• TASK ITEM:
Print nothing except the lines of the listing below from the line with "skew_ps = 0.0201" to the line with "synth_top_area_share_pct = 41.0", each exactly as written, both ends included.

• DATA EXCERPTS:
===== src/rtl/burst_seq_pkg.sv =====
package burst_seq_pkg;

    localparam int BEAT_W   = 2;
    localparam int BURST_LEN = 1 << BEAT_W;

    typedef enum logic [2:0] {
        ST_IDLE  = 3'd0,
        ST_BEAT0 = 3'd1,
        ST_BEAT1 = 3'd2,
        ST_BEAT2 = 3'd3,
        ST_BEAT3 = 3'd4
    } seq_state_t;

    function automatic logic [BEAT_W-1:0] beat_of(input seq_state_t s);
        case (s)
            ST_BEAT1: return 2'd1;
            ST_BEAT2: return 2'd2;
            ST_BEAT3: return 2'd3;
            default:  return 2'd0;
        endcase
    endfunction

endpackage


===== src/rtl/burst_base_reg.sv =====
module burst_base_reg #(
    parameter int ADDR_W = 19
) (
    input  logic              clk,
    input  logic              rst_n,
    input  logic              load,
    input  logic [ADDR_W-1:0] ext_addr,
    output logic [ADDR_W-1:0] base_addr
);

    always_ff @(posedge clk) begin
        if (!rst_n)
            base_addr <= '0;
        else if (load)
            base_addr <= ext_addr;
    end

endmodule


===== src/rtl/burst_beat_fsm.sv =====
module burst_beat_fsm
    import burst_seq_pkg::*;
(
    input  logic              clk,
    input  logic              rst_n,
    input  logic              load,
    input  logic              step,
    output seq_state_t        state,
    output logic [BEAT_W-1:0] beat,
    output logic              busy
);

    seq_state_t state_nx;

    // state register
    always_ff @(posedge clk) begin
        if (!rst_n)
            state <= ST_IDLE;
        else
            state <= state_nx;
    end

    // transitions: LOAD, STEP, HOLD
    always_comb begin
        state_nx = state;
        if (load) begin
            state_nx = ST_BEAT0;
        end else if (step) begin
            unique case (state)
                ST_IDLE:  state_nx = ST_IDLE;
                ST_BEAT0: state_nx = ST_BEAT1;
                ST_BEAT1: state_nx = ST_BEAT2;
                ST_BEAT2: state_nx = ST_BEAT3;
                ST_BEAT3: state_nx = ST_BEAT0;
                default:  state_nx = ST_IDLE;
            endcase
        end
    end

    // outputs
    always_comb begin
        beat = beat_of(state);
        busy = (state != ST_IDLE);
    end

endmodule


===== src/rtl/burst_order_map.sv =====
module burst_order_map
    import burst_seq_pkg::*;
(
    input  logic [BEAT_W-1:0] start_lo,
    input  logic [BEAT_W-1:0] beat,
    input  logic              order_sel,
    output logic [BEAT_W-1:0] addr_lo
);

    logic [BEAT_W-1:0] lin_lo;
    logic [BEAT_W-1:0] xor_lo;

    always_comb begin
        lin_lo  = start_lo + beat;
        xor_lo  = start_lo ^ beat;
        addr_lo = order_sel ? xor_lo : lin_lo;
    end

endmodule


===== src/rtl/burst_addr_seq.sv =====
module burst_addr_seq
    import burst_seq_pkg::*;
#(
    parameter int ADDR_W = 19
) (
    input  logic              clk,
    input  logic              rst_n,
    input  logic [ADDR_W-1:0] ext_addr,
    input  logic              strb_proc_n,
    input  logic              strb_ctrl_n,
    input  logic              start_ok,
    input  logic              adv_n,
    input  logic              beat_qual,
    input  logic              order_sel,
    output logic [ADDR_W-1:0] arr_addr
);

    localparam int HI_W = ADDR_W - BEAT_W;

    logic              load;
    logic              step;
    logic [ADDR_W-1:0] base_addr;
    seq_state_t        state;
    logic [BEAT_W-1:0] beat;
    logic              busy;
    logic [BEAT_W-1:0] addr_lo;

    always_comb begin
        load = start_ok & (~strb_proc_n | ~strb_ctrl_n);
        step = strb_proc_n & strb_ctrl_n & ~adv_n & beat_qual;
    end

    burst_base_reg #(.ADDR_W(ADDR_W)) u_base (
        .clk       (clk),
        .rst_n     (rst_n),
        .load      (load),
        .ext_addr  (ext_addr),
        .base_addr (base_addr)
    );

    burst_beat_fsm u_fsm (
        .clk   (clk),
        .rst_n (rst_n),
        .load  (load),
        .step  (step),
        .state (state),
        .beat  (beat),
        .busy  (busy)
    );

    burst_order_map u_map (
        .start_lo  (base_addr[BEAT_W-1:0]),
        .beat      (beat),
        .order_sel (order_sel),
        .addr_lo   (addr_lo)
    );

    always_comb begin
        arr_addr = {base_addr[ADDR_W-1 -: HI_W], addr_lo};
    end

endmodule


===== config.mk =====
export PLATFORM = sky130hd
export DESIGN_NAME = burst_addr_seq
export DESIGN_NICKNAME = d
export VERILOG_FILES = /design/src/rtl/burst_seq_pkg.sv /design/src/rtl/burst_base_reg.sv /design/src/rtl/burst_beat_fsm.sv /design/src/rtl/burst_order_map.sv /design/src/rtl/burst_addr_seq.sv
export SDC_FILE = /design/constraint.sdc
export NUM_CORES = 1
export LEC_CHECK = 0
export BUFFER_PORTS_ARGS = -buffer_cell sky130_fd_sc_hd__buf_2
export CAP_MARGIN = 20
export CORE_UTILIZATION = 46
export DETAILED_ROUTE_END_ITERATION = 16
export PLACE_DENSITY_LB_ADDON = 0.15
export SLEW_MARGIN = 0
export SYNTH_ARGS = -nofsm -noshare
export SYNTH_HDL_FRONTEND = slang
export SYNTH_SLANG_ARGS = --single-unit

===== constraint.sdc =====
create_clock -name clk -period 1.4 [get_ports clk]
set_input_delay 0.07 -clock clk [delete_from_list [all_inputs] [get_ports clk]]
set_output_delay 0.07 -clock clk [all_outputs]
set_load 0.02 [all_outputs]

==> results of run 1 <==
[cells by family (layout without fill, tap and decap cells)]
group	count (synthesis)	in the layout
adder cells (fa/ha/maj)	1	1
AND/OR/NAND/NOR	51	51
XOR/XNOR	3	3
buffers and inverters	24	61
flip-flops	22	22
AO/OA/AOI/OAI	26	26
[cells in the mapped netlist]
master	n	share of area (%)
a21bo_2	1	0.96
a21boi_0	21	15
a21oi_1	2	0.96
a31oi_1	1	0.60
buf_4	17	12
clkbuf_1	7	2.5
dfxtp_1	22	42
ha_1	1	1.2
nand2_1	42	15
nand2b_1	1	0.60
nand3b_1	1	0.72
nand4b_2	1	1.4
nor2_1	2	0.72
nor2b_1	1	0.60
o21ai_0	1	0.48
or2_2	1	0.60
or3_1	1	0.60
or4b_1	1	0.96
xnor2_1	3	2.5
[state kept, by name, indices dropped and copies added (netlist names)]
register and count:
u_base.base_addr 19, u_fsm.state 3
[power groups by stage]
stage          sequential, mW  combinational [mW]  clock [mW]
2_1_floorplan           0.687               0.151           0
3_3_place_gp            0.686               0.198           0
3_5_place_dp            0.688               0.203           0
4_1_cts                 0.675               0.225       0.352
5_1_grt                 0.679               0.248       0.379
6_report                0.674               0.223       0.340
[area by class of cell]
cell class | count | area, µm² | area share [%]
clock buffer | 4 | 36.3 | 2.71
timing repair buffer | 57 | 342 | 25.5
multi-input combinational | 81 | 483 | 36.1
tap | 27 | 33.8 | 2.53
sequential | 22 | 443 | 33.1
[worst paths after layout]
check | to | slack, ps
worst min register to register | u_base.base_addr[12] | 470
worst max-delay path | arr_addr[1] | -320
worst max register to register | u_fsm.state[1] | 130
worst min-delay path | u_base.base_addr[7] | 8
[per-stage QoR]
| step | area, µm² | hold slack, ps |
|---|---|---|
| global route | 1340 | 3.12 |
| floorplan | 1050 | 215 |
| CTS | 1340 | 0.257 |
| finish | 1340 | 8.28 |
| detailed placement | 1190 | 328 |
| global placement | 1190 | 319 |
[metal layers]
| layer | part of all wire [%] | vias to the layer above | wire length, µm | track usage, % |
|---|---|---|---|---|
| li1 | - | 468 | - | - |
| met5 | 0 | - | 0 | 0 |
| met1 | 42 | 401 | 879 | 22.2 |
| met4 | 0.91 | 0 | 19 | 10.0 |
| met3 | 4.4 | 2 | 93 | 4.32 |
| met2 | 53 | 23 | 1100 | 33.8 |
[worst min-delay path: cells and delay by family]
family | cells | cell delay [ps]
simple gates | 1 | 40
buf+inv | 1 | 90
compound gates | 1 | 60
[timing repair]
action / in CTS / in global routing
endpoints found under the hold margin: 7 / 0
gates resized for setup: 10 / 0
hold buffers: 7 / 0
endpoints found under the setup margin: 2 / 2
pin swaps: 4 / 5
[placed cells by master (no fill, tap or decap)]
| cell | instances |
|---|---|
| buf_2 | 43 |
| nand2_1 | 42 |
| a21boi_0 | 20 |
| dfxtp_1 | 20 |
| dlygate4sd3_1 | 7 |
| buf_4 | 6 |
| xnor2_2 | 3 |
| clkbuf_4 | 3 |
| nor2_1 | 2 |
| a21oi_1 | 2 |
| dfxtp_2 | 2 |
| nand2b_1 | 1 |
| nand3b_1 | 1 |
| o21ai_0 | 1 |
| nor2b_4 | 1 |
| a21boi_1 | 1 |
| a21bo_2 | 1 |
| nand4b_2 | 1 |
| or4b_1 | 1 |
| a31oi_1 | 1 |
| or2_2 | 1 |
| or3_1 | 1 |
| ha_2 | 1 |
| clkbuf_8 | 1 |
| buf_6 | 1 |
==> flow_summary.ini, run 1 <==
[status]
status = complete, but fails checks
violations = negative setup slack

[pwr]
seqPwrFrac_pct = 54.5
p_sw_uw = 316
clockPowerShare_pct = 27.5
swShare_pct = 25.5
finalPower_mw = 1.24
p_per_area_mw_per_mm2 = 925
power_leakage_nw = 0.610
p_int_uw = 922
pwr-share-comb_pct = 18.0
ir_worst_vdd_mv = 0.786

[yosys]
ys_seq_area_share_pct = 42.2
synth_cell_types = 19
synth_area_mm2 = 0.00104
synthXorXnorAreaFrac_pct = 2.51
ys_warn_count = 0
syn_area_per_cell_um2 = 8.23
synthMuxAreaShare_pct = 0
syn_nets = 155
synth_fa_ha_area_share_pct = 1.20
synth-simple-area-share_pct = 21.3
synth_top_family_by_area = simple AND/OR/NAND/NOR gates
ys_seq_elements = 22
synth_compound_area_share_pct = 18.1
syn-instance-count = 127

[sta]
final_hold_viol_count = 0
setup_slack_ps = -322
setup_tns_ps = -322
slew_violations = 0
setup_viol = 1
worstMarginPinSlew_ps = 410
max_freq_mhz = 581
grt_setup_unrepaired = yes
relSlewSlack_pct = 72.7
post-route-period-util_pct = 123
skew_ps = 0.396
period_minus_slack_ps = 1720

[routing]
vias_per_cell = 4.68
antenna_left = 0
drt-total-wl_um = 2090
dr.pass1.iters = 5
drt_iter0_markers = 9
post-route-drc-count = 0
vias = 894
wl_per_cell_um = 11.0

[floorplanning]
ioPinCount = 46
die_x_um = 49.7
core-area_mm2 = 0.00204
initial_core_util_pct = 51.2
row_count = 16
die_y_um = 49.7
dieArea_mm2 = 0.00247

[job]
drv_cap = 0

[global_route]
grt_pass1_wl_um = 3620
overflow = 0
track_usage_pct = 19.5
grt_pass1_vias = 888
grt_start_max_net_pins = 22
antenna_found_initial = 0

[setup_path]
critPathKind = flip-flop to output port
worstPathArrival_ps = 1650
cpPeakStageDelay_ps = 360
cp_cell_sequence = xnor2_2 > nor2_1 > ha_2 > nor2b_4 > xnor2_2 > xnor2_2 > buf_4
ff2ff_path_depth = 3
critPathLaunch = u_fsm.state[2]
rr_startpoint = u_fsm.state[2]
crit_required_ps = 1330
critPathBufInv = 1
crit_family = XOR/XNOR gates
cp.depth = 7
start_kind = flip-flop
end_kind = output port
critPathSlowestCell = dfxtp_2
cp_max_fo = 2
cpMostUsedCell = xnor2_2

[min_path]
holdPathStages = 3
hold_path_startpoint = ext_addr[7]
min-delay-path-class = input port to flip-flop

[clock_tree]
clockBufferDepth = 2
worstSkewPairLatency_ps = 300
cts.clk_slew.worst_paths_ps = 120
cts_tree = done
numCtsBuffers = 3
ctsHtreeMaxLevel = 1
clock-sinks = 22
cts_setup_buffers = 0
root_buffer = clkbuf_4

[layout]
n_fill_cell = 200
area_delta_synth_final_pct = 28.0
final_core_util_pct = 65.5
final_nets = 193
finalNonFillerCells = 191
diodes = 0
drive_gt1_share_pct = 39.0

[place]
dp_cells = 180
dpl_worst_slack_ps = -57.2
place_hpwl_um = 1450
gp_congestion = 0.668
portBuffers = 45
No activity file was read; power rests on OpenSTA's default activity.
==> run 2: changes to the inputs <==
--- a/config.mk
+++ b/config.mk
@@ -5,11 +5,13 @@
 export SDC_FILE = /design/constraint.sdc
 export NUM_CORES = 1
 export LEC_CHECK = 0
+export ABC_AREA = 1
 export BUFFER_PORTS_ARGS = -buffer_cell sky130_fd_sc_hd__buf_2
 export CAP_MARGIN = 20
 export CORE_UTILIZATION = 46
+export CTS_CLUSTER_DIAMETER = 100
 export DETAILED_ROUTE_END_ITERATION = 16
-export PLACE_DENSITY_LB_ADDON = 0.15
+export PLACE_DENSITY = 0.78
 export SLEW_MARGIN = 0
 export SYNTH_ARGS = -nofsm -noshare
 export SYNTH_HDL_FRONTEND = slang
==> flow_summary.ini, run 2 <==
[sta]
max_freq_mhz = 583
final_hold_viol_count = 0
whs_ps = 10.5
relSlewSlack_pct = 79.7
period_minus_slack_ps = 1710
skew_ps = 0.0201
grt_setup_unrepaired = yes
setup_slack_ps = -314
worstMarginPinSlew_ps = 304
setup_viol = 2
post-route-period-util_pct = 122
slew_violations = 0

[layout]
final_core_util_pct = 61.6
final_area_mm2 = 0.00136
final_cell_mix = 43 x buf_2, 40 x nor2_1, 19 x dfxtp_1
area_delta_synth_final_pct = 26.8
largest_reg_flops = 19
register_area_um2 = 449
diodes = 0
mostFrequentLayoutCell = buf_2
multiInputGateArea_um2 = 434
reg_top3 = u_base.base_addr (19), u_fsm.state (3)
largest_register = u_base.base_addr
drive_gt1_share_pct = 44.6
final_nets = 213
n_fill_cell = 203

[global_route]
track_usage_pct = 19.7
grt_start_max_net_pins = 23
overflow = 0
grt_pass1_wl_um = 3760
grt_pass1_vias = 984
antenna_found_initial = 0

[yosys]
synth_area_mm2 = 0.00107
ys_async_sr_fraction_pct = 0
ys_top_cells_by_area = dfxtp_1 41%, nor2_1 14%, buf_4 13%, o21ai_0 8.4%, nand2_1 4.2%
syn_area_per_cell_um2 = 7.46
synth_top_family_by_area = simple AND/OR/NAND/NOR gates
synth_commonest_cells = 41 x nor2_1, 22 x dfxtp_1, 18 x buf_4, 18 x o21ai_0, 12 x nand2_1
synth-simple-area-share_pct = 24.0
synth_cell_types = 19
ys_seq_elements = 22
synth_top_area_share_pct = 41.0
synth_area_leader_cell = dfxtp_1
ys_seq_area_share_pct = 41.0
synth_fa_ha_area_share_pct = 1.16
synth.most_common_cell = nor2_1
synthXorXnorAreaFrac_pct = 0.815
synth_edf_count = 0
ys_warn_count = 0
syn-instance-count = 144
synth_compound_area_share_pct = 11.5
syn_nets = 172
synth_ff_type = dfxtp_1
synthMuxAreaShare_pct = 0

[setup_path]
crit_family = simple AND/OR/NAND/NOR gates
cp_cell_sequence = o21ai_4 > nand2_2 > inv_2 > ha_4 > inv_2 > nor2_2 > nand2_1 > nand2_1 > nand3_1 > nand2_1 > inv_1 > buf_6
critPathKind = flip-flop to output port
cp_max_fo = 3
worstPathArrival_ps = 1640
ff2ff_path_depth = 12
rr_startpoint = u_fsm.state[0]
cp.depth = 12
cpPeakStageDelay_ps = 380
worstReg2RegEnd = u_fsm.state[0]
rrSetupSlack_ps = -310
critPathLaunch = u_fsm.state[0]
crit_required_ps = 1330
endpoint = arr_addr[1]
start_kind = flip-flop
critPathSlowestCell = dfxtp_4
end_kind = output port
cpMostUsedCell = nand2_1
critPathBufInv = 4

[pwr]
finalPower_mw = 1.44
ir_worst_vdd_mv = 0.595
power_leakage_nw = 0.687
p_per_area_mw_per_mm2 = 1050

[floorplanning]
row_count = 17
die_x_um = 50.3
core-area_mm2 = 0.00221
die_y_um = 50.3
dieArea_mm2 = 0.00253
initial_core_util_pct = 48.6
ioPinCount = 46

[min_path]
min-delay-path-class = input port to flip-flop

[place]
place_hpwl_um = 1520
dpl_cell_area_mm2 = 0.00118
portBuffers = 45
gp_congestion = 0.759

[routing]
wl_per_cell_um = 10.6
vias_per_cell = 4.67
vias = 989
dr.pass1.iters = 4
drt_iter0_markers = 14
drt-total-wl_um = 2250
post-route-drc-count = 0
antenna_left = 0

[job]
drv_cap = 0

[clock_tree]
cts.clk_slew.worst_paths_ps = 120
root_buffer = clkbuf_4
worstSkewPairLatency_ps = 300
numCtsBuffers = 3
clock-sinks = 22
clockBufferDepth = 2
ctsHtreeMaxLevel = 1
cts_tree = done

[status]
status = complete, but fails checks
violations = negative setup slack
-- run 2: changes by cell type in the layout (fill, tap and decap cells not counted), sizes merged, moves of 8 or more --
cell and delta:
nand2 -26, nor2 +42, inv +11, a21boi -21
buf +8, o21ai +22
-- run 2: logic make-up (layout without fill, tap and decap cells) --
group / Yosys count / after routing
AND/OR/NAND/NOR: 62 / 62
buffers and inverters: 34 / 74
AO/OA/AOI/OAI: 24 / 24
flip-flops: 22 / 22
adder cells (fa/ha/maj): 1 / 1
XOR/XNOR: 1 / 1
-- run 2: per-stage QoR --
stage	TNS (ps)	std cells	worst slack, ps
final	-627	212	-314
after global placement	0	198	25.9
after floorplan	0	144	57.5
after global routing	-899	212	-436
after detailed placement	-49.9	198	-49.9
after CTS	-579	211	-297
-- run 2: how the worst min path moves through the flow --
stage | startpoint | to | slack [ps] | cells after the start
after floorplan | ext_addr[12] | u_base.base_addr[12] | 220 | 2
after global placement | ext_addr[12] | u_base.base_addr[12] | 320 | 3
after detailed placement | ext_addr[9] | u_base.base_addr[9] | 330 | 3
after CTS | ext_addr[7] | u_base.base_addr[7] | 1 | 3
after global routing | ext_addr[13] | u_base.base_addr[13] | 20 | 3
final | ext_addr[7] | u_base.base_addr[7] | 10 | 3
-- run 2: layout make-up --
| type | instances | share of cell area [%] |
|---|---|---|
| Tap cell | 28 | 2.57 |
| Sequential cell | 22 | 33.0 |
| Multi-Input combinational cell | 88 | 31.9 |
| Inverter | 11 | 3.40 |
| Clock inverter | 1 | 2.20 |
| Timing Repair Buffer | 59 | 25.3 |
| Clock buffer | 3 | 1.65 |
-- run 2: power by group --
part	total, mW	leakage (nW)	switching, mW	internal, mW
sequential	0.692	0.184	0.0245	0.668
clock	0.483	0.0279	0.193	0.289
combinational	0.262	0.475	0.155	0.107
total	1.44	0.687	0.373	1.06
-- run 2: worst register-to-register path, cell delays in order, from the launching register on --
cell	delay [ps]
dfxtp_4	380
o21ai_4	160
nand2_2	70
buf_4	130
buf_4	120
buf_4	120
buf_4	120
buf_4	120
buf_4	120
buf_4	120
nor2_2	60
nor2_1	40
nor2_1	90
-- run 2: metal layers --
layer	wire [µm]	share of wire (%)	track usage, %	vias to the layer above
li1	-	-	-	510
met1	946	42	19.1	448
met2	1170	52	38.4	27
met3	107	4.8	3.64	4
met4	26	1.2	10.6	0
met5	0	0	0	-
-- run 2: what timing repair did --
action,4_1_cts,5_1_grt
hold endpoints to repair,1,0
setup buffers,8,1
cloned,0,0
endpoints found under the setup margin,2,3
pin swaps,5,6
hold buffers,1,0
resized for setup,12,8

• ANSWER SECTION:
skew_ps = 0.0201
grt_setup_unrepaired = yes
setup_slack_ps = -314
worstMarginPinSlew_ps = 304
setup_viol = 2
post-route-period-util_pct = 122
slew_violations = 0

[layout]
final_core_util_pct = 61.6
final_area_mm2 = 0.00136
final_cell_mix = 43 x buf_2, 40 x nor2_1, 19 x dfxtp_1
area_delta_synth_final_pct = 26.8
largest_reg_flops = 19
register_area_um2 = 449
diodes = 0
mostFrequentLayoutCell = buf_2
multiInputGateArea_um2 = 434
reg_top3 = u_base.base_addr (19), u_fsm.state (3)
largest_register = u_base.base_addr
drive_gt1_share_pct = 44.6
final_nets = 213
n_fill_cell = 203

[global_route]
track_usage_pct = 19.7
grt_start_max_net_pins = 23
overflow = 0
grt_pass1_wl_um = 3760
grt_pass1_vias = 984
antenna_found_initial = 0

[yosys]
synth_area_mm2 = 0.00107
ys_async_sr_fraction_pct = 0
ys_top_cells_by_area = dfxtp_1 41%, nor2_1 14%, buf_4 13%, o21ai_0 8.4%, nand2_1 4.2%
syn_area_per_cell_um2 = 7.46
synth_top_family_by_area = simple AND/OR/NAND/NOR gates
synth_commonest_cells = 41 x nor2_1, 22 x dfxtp_1, 18 x buf_4, 18 x o21ai_0, 12 x nand2_1
synth-simple-area-share_pct = 24.0
synth_cell_types = 19
ys_seq_elements = 22
synth_top_area_share_pct = 41.0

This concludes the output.